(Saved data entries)
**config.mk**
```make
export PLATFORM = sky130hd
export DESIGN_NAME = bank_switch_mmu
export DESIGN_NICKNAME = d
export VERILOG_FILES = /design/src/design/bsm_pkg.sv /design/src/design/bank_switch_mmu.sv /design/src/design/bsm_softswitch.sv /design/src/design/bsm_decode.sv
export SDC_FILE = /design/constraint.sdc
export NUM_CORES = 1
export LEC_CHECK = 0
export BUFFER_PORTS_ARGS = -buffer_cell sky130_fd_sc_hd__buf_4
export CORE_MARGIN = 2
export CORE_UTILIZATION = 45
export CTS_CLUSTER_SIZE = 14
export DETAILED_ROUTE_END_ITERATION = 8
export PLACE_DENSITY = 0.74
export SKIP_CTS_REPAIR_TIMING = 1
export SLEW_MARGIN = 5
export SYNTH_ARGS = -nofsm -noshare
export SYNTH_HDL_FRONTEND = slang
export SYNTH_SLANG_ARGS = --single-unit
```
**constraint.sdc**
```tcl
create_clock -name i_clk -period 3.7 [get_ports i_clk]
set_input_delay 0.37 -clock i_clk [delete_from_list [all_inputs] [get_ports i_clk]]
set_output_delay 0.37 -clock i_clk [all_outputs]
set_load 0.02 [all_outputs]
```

--

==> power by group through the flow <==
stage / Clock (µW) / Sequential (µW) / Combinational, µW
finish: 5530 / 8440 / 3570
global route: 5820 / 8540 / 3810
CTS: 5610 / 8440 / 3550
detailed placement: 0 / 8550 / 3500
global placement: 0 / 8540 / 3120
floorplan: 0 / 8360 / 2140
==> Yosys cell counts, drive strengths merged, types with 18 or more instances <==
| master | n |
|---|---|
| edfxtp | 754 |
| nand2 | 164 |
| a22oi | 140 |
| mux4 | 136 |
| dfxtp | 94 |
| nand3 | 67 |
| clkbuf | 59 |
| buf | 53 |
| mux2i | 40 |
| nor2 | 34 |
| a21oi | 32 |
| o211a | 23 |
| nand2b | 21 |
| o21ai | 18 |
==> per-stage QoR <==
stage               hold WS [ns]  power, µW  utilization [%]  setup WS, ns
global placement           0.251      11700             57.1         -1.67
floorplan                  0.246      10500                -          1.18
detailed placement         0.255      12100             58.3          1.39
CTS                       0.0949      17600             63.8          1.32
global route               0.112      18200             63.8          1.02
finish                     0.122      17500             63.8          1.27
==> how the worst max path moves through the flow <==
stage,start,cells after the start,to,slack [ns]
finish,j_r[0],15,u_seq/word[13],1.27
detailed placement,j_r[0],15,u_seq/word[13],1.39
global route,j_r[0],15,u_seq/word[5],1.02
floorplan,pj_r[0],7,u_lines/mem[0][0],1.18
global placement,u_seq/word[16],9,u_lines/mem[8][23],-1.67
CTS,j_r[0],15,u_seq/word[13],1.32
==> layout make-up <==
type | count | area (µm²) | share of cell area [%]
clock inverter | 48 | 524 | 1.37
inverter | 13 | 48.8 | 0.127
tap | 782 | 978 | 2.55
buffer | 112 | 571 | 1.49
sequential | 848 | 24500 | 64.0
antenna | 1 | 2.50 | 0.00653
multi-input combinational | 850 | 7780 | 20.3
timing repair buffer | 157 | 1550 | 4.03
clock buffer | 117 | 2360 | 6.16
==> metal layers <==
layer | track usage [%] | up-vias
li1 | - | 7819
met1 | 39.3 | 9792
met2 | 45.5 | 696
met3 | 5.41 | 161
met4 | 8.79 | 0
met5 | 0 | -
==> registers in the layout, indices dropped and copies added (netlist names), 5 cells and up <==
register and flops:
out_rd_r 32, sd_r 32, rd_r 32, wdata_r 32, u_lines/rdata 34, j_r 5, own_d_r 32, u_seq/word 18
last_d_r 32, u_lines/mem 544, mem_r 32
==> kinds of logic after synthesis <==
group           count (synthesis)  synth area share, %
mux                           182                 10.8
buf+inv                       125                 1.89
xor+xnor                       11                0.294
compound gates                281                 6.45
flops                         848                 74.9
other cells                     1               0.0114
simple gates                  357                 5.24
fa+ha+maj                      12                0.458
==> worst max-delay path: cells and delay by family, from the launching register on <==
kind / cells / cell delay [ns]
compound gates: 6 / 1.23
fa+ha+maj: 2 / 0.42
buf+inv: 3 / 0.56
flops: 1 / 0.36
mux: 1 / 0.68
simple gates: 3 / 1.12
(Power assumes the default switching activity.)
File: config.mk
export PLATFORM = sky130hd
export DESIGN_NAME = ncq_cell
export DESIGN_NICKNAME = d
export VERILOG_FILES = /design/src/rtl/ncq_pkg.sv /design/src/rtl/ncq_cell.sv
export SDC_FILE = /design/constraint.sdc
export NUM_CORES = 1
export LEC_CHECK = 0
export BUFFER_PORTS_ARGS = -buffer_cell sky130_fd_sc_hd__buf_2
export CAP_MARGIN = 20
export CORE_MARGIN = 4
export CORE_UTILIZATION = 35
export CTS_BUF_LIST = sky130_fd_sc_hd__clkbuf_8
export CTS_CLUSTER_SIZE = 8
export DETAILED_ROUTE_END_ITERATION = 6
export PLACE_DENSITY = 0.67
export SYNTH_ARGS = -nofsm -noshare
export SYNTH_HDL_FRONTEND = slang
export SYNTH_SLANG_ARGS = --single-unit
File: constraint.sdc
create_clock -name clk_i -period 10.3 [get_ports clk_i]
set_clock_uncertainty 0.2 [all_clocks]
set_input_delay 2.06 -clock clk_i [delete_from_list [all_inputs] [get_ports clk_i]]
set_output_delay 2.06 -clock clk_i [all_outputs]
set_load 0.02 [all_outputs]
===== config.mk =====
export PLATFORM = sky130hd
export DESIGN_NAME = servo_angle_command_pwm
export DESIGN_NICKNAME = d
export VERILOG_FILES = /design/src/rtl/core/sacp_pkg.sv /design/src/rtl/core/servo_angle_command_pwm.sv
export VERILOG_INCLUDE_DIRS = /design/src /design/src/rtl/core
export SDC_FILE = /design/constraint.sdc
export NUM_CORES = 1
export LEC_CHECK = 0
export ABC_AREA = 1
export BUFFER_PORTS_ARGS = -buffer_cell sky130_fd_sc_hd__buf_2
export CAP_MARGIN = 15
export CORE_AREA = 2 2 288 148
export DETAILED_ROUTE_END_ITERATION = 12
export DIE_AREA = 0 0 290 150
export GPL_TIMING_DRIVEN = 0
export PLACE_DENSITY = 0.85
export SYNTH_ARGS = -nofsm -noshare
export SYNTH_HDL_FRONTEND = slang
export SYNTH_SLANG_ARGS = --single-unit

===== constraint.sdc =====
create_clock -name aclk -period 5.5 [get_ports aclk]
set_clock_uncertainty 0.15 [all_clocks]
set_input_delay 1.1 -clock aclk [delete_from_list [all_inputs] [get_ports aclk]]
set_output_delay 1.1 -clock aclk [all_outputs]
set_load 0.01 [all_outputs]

...

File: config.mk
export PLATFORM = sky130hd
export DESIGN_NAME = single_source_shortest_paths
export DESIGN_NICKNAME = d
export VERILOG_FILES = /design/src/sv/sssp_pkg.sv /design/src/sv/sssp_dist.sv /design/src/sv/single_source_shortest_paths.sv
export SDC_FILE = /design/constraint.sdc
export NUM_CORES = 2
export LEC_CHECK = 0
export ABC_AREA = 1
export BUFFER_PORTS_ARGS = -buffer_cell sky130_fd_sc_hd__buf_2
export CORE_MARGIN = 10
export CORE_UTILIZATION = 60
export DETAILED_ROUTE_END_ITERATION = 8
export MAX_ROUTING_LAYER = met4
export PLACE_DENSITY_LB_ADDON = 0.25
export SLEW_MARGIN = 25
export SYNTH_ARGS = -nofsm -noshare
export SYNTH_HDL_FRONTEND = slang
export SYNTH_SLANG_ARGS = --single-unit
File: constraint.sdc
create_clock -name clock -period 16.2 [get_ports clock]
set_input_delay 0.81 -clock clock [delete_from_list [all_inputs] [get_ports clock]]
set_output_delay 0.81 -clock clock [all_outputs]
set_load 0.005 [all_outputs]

_TO DO:_ Reproduce every line in the data that has the word "flops" in it.

_OUTPUT BELOW:_
register and flops:
flops                         848                 74.9
flops: 1 / 0.36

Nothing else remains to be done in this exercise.